■ Provided entries ■
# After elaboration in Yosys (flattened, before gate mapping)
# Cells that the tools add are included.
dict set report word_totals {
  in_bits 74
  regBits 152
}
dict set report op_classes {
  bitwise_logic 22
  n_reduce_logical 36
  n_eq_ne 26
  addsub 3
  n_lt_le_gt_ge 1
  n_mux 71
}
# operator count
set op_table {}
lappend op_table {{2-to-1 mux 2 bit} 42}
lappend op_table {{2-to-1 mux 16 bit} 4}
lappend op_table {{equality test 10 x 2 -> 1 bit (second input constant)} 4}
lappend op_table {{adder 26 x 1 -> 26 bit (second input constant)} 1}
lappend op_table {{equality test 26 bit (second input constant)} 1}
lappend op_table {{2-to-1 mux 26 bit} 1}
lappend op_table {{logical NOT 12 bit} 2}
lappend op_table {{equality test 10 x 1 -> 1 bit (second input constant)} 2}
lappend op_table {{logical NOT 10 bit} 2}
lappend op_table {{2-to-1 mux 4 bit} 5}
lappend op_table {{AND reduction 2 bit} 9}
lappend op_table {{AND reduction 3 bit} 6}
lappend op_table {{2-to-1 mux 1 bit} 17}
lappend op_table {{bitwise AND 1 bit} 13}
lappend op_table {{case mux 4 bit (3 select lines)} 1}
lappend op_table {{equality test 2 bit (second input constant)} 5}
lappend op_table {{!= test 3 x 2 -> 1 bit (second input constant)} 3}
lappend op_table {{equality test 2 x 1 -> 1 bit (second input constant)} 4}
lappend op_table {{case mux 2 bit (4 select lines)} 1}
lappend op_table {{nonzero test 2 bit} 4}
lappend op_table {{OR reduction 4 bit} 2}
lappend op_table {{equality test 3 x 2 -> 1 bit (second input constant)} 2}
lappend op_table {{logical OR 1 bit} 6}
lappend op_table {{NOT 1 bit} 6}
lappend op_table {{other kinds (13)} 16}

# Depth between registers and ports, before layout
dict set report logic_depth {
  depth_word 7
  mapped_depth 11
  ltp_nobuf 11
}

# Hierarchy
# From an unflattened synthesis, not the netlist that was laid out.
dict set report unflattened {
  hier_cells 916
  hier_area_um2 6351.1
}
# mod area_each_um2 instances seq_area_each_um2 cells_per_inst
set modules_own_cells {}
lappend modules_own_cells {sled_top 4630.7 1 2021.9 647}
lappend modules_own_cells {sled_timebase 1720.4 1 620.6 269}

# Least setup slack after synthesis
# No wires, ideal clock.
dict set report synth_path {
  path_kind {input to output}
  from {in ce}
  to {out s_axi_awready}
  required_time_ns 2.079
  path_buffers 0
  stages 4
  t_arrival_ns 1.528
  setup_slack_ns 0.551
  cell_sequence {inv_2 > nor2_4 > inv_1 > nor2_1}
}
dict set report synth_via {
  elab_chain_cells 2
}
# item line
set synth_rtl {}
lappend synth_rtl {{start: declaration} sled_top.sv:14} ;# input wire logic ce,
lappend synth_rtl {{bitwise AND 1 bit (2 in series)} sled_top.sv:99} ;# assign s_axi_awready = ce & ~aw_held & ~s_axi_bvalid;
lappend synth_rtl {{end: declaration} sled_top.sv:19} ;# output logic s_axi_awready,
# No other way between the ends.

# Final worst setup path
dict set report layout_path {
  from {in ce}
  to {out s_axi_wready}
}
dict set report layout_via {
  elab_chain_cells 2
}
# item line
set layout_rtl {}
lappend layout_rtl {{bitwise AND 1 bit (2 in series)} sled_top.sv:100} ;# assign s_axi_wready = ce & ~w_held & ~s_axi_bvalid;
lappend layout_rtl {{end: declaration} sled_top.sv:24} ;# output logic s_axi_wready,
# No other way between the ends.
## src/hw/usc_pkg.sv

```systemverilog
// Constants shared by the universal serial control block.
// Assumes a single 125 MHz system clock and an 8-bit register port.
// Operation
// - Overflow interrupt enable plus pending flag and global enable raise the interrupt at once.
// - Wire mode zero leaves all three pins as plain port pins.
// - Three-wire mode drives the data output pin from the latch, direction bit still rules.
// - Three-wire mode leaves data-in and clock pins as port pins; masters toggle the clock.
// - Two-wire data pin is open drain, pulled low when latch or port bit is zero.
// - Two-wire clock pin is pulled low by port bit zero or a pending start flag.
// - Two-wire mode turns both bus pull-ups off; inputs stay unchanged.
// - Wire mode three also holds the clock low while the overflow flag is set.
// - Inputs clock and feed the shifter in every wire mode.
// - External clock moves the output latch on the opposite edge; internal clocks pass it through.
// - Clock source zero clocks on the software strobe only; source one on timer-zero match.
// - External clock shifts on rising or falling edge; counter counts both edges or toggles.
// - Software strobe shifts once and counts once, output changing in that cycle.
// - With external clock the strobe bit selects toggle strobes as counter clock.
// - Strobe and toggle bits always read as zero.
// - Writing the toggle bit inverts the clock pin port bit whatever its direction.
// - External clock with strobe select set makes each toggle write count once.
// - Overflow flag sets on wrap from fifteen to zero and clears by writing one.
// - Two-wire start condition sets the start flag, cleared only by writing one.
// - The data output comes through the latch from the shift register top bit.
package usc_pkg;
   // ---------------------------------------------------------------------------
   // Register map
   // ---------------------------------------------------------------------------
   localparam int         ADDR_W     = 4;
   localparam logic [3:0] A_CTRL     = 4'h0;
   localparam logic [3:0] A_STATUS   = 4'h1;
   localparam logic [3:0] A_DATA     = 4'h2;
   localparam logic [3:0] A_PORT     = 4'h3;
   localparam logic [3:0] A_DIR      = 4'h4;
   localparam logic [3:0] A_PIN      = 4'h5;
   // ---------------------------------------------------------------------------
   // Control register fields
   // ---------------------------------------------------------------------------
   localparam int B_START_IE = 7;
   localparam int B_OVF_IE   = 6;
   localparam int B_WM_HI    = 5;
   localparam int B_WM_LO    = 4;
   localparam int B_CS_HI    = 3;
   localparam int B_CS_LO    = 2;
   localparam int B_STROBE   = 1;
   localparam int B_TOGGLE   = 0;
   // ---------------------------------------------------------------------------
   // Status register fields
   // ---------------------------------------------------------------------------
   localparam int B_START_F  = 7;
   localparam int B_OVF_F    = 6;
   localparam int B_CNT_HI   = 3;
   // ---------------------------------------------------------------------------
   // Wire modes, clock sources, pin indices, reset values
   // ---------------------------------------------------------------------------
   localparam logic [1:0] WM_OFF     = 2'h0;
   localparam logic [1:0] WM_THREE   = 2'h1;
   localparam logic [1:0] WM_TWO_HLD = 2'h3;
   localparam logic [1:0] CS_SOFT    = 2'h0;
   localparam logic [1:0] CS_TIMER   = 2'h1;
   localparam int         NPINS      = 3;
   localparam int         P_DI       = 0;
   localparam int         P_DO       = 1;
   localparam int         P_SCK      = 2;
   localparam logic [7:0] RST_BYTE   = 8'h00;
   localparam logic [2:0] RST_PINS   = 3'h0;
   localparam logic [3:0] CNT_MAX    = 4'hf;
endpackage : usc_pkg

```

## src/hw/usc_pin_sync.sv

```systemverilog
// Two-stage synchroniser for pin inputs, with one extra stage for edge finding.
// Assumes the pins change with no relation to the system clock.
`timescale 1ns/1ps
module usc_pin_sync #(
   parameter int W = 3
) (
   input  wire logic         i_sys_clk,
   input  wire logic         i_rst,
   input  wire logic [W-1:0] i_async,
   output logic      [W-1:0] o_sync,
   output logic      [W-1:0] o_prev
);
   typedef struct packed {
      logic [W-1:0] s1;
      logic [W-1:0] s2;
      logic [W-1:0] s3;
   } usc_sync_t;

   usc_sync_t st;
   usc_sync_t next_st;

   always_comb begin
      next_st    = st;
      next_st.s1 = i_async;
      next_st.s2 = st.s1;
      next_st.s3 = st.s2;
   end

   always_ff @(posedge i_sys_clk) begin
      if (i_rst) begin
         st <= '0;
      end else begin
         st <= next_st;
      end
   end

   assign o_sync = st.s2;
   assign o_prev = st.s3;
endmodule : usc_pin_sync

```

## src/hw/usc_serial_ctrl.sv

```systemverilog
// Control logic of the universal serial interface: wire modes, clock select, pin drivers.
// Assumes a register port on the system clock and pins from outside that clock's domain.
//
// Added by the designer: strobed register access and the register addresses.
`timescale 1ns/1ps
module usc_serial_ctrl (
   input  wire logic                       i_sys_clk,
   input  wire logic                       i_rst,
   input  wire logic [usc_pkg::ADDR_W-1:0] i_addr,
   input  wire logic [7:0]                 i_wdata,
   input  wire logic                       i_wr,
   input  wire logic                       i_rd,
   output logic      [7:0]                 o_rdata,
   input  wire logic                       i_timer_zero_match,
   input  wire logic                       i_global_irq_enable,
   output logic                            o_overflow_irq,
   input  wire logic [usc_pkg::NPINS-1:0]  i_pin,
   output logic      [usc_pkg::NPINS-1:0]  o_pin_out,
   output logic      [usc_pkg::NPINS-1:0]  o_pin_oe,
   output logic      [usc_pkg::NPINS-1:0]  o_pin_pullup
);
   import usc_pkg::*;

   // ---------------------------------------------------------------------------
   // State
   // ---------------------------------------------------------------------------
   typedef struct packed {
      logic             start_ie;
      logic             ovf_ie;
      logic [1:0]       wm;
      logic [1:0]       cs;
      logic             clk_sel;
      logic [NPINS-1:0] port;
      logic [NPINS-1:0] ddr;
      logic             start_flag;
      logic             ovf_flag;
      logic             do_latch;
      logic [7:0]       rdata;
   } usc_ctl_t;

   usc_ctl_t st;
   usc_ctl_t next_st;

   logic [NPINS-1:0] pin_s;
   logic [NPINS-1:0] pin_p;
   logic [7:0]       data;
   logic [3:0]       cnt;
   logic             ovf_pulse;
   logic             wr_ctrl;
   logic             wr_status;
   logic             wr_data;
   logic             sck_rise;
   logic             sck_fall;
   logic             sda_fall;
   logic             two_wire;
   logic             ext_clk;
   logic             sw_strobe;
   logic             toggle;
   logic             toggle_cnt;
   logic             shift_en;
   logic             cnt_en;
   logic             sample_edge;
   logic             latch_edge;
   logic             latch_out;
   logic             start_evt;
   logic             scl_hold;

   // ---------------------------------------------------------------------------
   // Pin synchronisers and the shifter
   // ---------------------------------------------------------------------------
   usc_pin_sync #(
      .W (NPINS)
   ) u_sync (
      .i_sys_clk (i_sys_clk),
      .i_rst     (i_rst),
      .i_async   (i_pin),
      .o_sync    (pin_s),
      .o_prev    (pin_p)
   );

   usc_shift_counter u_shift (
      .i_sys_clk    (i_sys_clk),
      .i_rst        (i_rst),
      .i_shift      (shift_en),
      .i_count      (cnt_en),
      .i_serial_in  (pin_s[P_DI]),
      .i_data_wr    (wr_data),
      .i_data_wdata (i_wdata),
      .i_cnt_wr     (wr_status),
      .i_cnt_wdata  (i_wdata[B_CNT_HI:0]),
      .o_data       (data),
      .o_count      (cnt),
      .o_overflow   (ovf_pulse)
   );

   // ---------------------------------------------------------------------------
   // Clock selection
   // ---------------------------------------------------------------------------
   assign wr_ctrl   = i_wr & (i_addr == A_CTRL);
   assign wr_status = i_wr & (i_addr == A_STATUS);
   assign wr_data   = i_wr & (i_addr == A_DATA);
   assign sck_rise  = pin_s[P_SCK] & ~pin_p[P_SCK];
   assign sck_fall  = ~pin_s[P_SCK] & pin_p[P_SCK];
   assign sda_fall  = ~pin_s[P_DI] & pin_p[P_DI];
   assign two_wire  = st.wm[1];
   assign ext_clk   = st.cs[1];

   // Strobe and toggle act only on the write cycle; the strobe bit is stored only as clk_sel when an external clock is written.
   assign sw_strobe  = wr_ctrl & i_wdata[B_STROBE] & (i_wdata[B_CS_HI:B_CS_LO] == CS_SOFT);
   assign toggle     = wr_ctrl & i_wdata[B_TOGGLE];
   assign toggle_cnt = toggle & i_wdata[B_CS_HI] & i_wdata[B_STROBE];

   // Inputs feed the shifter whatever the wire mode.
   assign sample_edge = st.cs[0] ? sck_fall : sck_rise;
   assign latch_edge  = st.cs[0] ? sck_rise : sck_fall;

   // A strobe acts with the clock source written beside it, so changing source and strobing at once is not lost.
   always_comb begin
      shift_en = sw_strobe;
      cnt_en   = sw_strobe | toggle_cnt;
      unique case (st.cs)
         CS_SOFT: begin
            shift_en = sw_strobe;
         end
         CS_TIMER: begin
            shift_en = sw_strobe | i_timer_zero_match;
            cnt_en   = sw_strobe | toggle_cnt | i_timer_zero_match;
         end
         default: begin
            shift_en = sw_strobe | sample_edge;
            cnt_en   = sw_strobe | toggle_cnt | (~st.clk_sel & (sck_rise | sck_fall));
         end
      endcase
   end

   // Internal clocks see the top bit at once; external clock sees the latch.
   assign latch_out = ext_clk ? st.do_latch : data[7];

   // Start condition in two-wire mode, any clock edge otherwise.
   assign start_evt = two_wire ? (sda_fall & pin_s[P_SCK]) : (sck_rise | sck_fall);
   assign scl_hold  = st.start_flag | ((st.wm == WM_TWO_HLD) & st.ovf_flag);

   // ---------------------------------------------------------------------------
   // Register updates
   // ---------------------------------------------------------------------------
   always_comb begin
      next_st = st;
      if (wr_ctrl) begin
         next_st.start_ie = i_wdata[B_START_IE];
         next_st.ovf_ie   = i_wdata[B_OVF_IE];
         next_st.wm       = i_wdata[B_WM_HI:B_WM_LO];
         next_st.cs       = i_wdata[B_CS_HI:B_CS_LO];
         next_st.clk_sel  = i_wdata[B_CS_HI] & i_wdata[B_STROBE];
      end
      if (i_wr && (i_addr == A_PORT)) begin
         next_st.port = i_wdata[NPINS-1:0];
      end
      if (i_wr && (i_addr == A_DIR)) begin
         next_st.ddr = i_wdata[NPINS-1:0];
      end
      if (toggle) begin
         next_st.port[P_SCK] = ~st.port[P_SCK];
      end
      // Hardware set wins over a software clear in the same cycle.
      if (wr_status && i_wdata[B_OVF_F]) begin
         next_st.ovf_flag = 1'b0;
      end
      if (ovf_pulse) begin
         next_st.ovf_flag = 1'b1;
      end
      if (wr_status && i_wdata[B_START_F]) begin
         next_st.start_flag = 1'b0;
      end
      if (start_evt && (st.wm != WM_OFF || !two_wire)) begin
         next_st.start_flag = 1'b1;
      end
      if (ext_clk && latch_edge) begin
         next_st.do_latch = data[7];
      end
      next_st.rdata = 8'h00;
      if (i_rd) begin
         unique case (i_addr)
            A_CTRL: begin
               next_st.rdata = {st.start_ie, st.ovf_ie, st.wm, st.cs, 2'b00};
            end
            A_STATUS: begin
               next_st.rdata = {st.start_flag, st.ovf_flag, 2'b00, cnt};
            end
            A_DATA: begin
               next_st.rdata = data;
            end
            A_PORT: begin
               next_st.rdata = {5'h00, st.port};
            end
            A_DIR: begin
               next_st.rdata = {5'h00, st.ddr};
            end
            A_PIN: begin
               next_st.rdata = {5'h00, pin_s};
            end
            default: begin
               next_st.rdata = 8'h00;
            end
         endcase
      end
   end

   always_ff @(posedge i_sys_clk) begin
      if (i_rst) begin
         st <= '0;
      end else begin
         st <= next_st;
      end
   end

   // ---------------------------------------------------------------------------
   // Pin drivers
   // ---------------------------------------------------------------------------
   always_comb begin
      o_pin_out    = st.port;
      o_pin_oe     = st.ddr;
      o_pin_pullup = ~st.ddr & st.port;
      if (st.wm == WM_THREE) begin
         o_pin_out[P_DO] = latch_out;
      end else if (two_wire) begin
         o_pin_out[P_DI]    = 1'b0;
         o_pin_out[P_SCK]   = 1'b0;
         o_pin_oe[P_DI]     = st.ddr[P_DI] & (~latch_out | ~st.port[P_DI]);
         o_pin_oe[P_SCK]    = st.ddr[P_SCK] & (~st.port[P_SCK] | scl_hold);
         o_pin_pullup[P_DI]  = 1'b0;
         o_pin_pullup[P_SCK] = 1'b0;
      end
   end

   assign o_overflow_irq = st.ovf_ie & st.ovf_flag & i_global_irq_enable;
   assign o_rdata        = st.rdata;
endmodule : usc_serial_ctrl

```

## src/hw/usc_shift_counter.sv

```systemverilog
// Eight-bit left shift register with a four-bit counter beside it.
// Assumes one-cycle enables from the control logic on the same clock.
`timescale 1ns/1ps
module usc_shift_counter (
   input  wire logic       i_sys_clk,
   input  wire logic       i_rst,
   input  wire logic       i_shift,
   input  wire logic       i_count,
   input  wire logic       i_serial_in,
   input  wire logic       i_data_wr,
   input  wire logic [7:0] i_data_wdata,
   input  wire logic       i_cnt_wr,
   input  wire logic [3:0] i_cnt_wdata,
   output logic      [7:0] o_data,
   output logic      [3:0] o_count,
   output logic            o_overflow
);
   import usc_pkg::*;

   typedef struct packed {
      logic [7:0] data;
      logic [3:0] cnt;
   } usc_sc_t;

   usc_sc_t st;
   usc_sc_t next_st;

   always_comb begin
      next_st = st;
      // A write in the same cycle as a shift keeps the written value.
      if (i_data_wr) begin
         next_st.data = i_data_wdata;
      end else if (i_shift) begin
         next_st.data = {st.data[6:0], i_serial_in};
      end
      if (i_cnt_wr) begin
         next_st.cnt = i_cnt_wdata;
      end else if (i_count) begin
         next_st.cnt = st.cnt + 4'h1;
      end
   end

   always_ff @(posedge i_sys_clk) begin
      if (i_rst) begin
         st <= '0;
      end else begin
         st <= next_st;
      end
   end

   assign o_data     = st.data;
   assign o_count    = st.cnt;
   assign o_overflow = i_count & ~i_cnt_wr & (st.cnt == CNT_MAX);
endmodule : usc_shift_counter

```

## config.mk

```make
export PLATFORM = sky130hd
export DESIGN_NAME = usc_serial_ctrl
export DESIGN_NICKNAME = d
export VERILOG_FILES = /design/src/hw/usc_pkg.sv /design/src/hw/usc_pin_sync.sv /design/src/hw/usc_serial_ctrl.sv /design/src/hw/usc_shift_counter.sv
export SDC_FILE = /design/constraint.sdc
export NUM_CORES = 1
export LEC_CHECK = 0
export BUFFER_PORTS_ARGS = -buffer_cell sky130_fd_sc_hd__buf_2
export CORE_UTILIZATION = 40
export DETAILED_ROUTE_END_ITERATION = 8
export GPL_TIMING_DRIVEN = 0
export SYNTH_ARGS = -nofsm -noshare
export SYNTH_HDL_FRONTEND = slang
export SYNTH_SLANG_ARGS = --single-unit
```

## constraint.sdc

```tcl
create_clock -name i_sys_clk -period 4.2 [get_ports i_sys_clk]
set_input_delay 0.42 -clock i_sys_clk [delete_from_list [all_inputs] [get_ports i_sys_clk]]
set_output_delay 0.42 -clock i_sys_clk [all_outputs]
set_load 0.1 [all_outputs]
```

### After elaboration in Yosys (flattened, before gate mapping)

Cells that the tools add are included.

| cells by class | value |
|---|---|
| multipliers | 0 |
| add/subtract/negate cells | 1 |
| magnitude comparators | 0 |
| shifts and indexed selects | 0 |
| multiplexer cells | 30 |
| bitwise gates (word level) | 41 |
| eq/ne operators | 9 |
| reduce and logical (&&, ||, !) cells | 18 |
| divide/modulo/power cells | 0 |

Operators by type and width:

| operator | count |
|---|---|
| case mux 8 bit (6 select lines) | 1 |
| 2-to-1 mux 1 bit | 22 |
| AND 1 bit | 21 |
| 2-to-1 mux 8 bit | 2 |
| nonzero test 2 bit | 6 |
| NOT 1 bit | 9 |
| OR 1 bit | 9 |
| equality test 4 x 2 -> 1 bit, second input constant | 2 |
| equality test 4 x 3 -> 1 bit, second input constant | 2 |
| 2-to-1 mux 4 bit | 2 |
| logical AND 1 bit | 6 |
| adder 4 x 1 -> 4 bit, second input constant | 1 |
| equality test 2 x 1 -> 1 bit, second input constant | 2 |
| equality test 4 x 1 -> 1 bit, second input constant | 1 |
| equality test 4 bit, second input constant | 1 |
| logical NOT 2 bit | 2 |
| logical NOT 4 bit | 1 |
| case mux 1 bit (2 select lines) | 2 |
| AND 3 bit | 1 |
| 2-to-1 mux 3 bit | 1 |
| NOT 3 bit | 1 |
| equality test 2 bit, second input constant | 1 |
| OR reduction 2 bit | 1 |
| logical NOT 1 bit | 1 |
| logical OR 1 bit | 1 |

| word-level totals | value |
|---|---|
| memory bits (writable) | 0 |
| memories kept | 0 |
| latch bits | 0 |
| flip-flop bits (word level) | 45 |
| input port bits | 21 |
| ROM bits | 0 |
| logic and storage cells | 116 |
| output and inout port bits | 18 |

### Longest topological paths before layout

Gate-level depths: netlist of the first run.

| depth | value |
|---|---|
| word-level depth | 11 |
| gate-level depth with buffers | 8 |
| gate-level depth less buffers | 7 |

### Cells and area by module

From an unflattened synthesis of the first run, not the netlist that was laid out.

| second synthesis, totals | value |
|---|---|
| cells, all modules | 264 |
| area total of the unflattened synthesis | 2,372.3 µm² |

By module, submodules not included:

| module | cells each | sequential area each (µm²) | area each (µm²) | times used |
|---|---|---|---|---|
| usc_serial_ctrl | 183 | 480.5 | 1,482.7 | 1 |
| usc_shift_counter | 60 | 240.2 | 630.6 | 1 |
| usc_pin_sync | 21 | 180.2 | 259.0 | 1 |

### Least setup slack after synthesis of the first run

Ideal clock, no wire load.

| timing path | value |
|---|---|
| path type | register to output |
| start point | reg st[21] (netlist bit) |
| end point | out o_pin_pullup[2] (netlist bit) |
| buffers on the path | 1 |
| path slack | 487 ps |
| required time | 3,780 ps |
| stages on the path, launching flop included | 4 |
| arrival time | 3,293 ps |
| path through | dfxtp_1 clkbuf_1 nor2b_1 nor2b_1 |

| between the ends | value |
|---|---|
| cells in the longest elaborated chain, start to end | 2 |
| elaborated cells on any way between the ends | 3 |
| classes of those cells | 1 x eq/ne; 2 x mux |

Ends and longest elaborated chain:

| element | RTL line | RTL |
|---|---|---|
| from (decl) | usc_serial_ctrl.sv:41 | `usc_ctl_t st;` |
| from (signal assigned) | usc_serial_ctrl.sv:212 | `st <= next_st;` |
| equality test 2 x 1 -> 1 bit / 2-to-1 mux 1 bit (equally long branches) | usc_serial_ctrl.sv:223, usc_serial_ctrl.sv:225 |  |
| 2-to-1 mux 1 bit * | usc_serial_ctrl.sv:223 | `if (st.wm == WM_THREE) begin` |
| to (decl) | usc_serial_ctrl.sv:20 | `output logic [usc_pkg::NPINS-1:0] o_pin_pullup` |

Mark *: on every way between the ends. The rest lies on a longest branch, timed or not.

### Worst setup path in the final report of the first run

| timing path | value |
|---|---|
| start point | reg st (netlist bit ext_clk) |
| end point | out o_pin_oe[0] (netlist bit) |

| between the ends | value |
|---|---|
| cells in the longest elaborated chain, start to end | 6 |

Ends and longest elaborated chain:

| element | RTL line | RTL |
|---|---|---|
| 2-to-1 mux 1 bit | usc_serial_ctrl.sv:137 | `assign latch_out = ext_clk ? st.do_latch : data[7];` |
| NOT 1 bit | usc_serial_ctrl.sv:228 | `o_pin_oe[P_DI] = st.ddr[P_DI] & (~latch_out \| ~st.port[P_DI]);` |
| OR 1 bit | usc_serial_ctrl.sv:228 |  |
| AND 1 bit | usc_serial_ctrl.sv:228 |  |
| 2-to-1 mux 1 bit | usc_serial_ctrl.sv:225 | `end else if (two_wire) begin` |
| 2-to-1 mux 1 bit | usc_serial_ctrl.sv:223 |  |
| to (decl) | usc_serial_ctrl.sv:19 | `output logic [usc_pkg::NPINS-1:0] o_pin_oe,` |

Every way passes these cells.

■ Brief ■
Looking at the listing above, count each line that contains the word "dict" and write the number with nothing else.

■ Exercise result ■
8